The big idea: The lens had changed on the optical industry when Warby Parker launched in 2010. An online retailer, it offered $95 single-vision frames in 27 proprietary styles. And with each pair it sold, it donated one to a nonprofit partner. In a move that might differentiate it from its many “me-too” competitors, the company recently has opened full service brick-and-mortar stores in New York City, Boston and Los Angeles.

Did these capital investments represent further innovation in eyeglasses retail and a visible brand retrenchment? Or would they come to be viewed as a mistake? The retail landscape is fast changing. Were brick-and-mortar stores a solution?

The scenario: By fall 2013, a handful of operations such as Coastal, Eyefly and FramesDirect had aped Warby Parker’s model, offering similar deals such as two-for-one and free shipping.
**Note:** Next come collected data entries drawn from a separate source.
==> inputs of run G <==
==> flow/design.v <==
module adc_interface (
    input wire clk,
    input wire rst_n,
    input wire [11:0] adc_data,
    input wire adc_valid,
    output reg [11:0] voltage_fb,
    output reg data_ready
);
    always @(posedge clk or negedge rst_n) begin
        if (!rst_n) begin
            voltage_fb <= 12'd0;
            data_ready <= 1'b0;
        end else begin
            if (adc_valid) begin
                voltage_fb <= adc_data;
                data_ready <= 1'b1;
            end else begin
                data_ready <= 1'b0;
            end
        end
    end
endmodule
module pid_controller #(
    parameter DATA_WIDTH = 12,
    parameter KP = 16'd100,
    parameter KI = 16'd10,
    parameter KD = 16'd5,
    parameter SETPOINT = 12'd2048
)(
    input wire clk,
    input wire rst_n,
    input wire [DATA_WIDTH-1:0] feedback,
    input wire fb_valid,
    output reg [9:0] control_out,
    output reg out_valid
);
    reg signed [DATA_WIDTH:0] error;
    reg signed [DATA_WIDTH:0] prev_error;
    reg signed [31:0] integral;
    reg signed [DATA_WIDTH:0] derivative;
    reg signed [31:0] p_term, i_term, d_term;
    reg signed [31:0] pid_sum;
    always @(posedge clk or negedge rst_n) begin
        if (!rst_n) begin
            error <= 0;
            prev_error <= 0;
            integral <= 0;
            derivative <= 0;
            p_term <= 0;
            i_term <= 0;
            d_term <= 0;
            pid_sum <= 0;
            control_out <= 10'd512;
            out_valid <= 1'b0;
        end else if (fb_valid) begin
            error <= SETPOINT - feedback;
            prev_error <= error;
            if (integral + error > 32'sd100000)
                integral <= 32'sd100000;
            else if (integral + error < -32'sd100000)
                integral <= -32'sd100000;
            else
                integral <= integral + error;
            derivative <= error - prev_error;
            p_term <= ($signed({16'd0, KP}) * error) >>> 8;
            i_term <= ($signed({16'd0, KI}) * integral) >>> 16;
            d_term <= ($signed({16'd0, KD}) * derivative) >>> 8;
            pid_sum <= p_term + i_term + d_term + 32'sd512;
            if (pid_sum > 32'sd1023)
                control_out <= 10'd1023;
            else if (pid_sum < 32'sd0)
                control_out <= 10'd0;
            else
                control_out <= pid_sum[9:0];
            out_valid <= 1'b1;
        end else begin
            out_valid <= 1'b0;
        end
    end
endmodule
module pwm_generator #(
    parameter CLK_FREQ = 100_000_000,
    parameter PWM_FREQ = 100_000,
    parameter PWM_RESOLUTION = 10
)(
    input wire clk,
    input wire rst_n,
    input wire [PWM_RESOLUTION-1:0] duty_cycle,
    output reg pwm_out
);
    localparam COUNTER_MAX = CLK_FREQ / PWM_FREQ;
    reg [$clog2(COUNTER_MAX)-1:0] counter;
    reg [PWM_RESOLUTION-1:0] duty_reg;
    reg [PWM_RESOLUTION-1:0] compare_val;
    always @(posedge clk or negedge rst_n) begin
        if (!rst_n) begin
            counter <= 0;
            duty_reg <= 0;
            compare_val <= 0;
            pwm_out <= 1'b0;
        end else begin
            if (counter < COUNTER_MAX - 1) begin
                counter <= counter + 1;
            end else begin
                counter <= 0;
                duty_reg <= duty_cycle;
            end
            compare_val <= (duty_reg * COUNTER_MAX) >> PWM_RESOLUTION;
            pwm_out <= (counter < compare_val) ? 1'b1 : 1'b0;
        end
    end
endmodule
module buck_converter_top #(
    parameter CLK_FREQ = 100_000_000,
    parameter PWM_FREQ = 100_000,
    parameter V_REF = 12'd2048,
    parameter KP = 16'd100,
    parameter KI = 16'd10,
    parameter KD = 16'd5
)(
    input wire clk,
    input wire rst_n,
    input wire [11:0] adc_data,
    input wire adc_valid,
    output wire pwm_out,
    output wire [11:0] voltage_monitor,
    output wire [9:0] duty_cycle_monitor
);
    wire [11:0] voltage_fb;
    wire adc_ready;
    wire [9:0] duty_cycle;
    wire pid_valid;
    adc_interface adc_if (
        .clk(clk),
        .rst_n(rst_n),
        .adc_data(adc_data),
        .adc_valid(adc_valid),
        .voltage_fb(voltage_fb),
        .data_ready(adc_ready)
    );
    pid_controller #(
        .DATA_WIDTH(12),
        .KP(KP),
        .KI(KI),
        .KD(KD),
        .SETPOINT(V_REF)
    ) pid_ctrl (
        .clk(clk),
        .rst_n(rst_n),
        .feedback(voltage_fb),
        .fb_valid(adc_ready),
        .control_out(duty_cycle),
        .out_valid(pid_valid)
    );
    pwm_generator #(
        .CLK_FREQ(CLK_FREQ),
        .PWM_FREQ(PWM_FREQ),
        .PWM_RESOLUTION(10)
    ) pwm_gen (
        .clk(clk),
        .rst_n(rst_n),
        .duty_cycle(duty_cycle),
        .pwm_out(pwm_out)
    );
    assign voltage_monitor = voltage_fb;
    assign duty_cycle_monitor = duty_cycle;
endmodule
==> flow/run.sh <==
#!/bin/bash
# the make line also repeats each setting of config.mk as NAME=value (left out here)
make -C /OpenROAD-flow-scripts/flow DESIGN_CONFIG=/design/flow/config.mk WORK_HOME=/design/flow/orfs CLKGATE_MAP_FILE= finish
==> flow/config.mk <==
export PLATFORM = sky130hd
export DESIGN_NAME = buck_converter_top
export DESIGN_NICKNAME = buck_converter_top
export VERILOG_FILES = /design/flow/design.v
export SDC_FILE = /design/flow/constraint.sdc
export NUM_CORES = 4
export LEC_CHECK = 0
export ABC_AREA = 1
export CAP_MARGIN = 20
export CORE_MARGIN = 2
export CORE_UTILIZATION = 70
export CTS_CLUSTER_DIAMETER = 47
export PLACE_DENSITY = 0.38
export SLEW_MARGIN = 20
==> flow/constraint.sdc <==
create_clock -name core_clock -period 3.5 [get_ports {clk}]
set_input_delay 0.7000 -clock core_clock [delete_from_list [all_inputs] [get_ports {clk}]]
set_output_delay 0.7000 -clock core_clock [all_outputs]
set_load 0.01 [all_outputs]
==> inputs of run K, as changes to run G <==
- ABC_AREA: 1 -> default
- CORE_UTILIZATION: 70 -> 40
- CTS_CLUSTER_DIAMETER: 47 -> default
- GPL_ROUTABILITY_DRIVEN: default -> 0
- MAX_ROUTING_LAYER: default -> met4
- PLACE_DENSITY: 0.38 -> default
==> flow/constraint.sdc (replaced) <==
create_clock -name core_clock -period 10.0 [get_ports {clk}]
set_input_delay 2.0000 -clock core_clock [delete_from_list [all_inputs] [get_ports {clk}]]
set_output_delay 2.0000 -clock core_clock [all_outputs]
set_load 0.01 [all_outputs]
==> inputs of run M, as changes to run G <==
- ABC_AREA: 1 -> default
- CORE_UTILIZATION: 70 -> 65
- CTS_CLUSTER_DIAMETER: 47 -> default
- PLACE_DENSITY: 0.38 -> default
==> flow/constraint.sdc (replaced) <==
create_clock -name core_clock -period 4.65 [get_ports {clk}]
set_input_delay 0.9300 -clock core_clock [delete_from_list [all_inputs] [get_ports {clk}]]
set_output_delay 0.9300 -clock core_clock [all_outputs]
set_load 0.01 [all_outputs]
==> inputs of run R, as changes to run G <==
- ABC_AREA: 1 -> default
- CORE_UTILIZATION: 70 -> 39
- CTS_CLUSTER_DIAMETER: 47 -> default
- PLACE_DENSITY: 0.38 -> default
==> flow/constraint.sdc (replaced) <==
create_clock -name core_clock -period 4.89 [get_ports {clk}]
set_input_delay 0.9780 -clock core_clock [delete_from_list [all_inputs] [get_ports {clk}]]
set_output_delay 0.9780 -clock core_clock [all_outputs]
set_load 0.01 [all_outputs]
==> summary of the runs <==
Run M went through all stages and came out clean. Run K ran to the end with no violations. Run R passed the timing, design-rule and antenna checks. Run G completed, yet does not pass: setup timing. In run M the hold slack is lower than in run R, by 0.0028 ns. Wire length: run K < run M < run R < run G. Against run M, the via count of run R is lower by about 1.5%. Sequential cell count is the same in run M and run K.
==> figures <==
quantity	run R	run M	run K	run G
Outcome	no timing/DRC/antenna violations	no timing/DRC/antenna violations	no timing/DRC/antenna violations	failed layout checks
Reasons for failing layout checks	-	-	-	setup timing
Vertical extent of the die	205 um	160 um	203 um	159 um
Hold_ws	0.491 ns	0.488 ns	0.489 ns	0.195 ns
Hold Path Class	register to register	register to register	register to register	input port to async pin
Overall die area	42,100 um2	25,500 um2	41,000 um2	25,400 um2
Iteration count of the initial detailed-routing pass	5	5	4	8
Total routing usage reported by global routing	16.8%	26.7%	17.2%	34.5%
HPWL reported at the end of detailed placement	26,200 um	25,200 um	25,800 um	32,800 um
Worst hold stages	2	2	2	-
Wire length on met3	692 um	1150 um	681 um	2770 um
Compound-gate portion of the synthesized area	16.8%	16.8%	16.8%	11.5%
Detailed router's first-iteration violation count	455	623	482	1,517
RSZ-0062 raised after global routing	false	false	false	true
Longest individual stage delay on the worst path	0.51 ns	0.43 ns	0.47 ns	0.58 ns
Its popular indie-retro brand and proprietary styles were now more important than ever — not to mention its partnership with VisionSpring, a nonprofit focused on promoting economic independence through entrepreneurship in targeted countries.

Retail was changing, too. Customers no longer were expected to visit a store to make a purchase. In fact, many ultimately would buy online. But even in 2013, potential buyers still enjoyed to hold a pair of glasses and try them on before making a decision.

The resolution: Warby Parker began reversing the typical process of migrating a physical store into the cloud. It built real stores to complement and solidify its relationship with an adoring young-adult audience. The stores were digital-ready and intended to facilitate rather than separate the cyberspace world from the tangible one. Online appointments, a photo booth that e-mailed visitors their images and a tablet-based checkout were a few of the digital enhancements that made its stores feel as modern and engaged as its Web site and social media.

The lesson: Retail convergence isn’t about separating the cloud and the world of nuts-and-bolts physical space — it’s about streamlining the customer experience and meeting customers on their own terms and in their preferred platforms. Brick-and-mortar stores can build brand awareness and enhance accessibility. There is a tightrope to walk between the ease of online-based transactions and the palpable presence of an in-store experience.

Michael Lenox and Rebecca Goldberg

Lenox is a business professor at the University of Virginia’s Darden School of Business. Goldberg is a management consultant at Goldberg Productions. Darden professor Jeanne Liedtka co-authored the original case.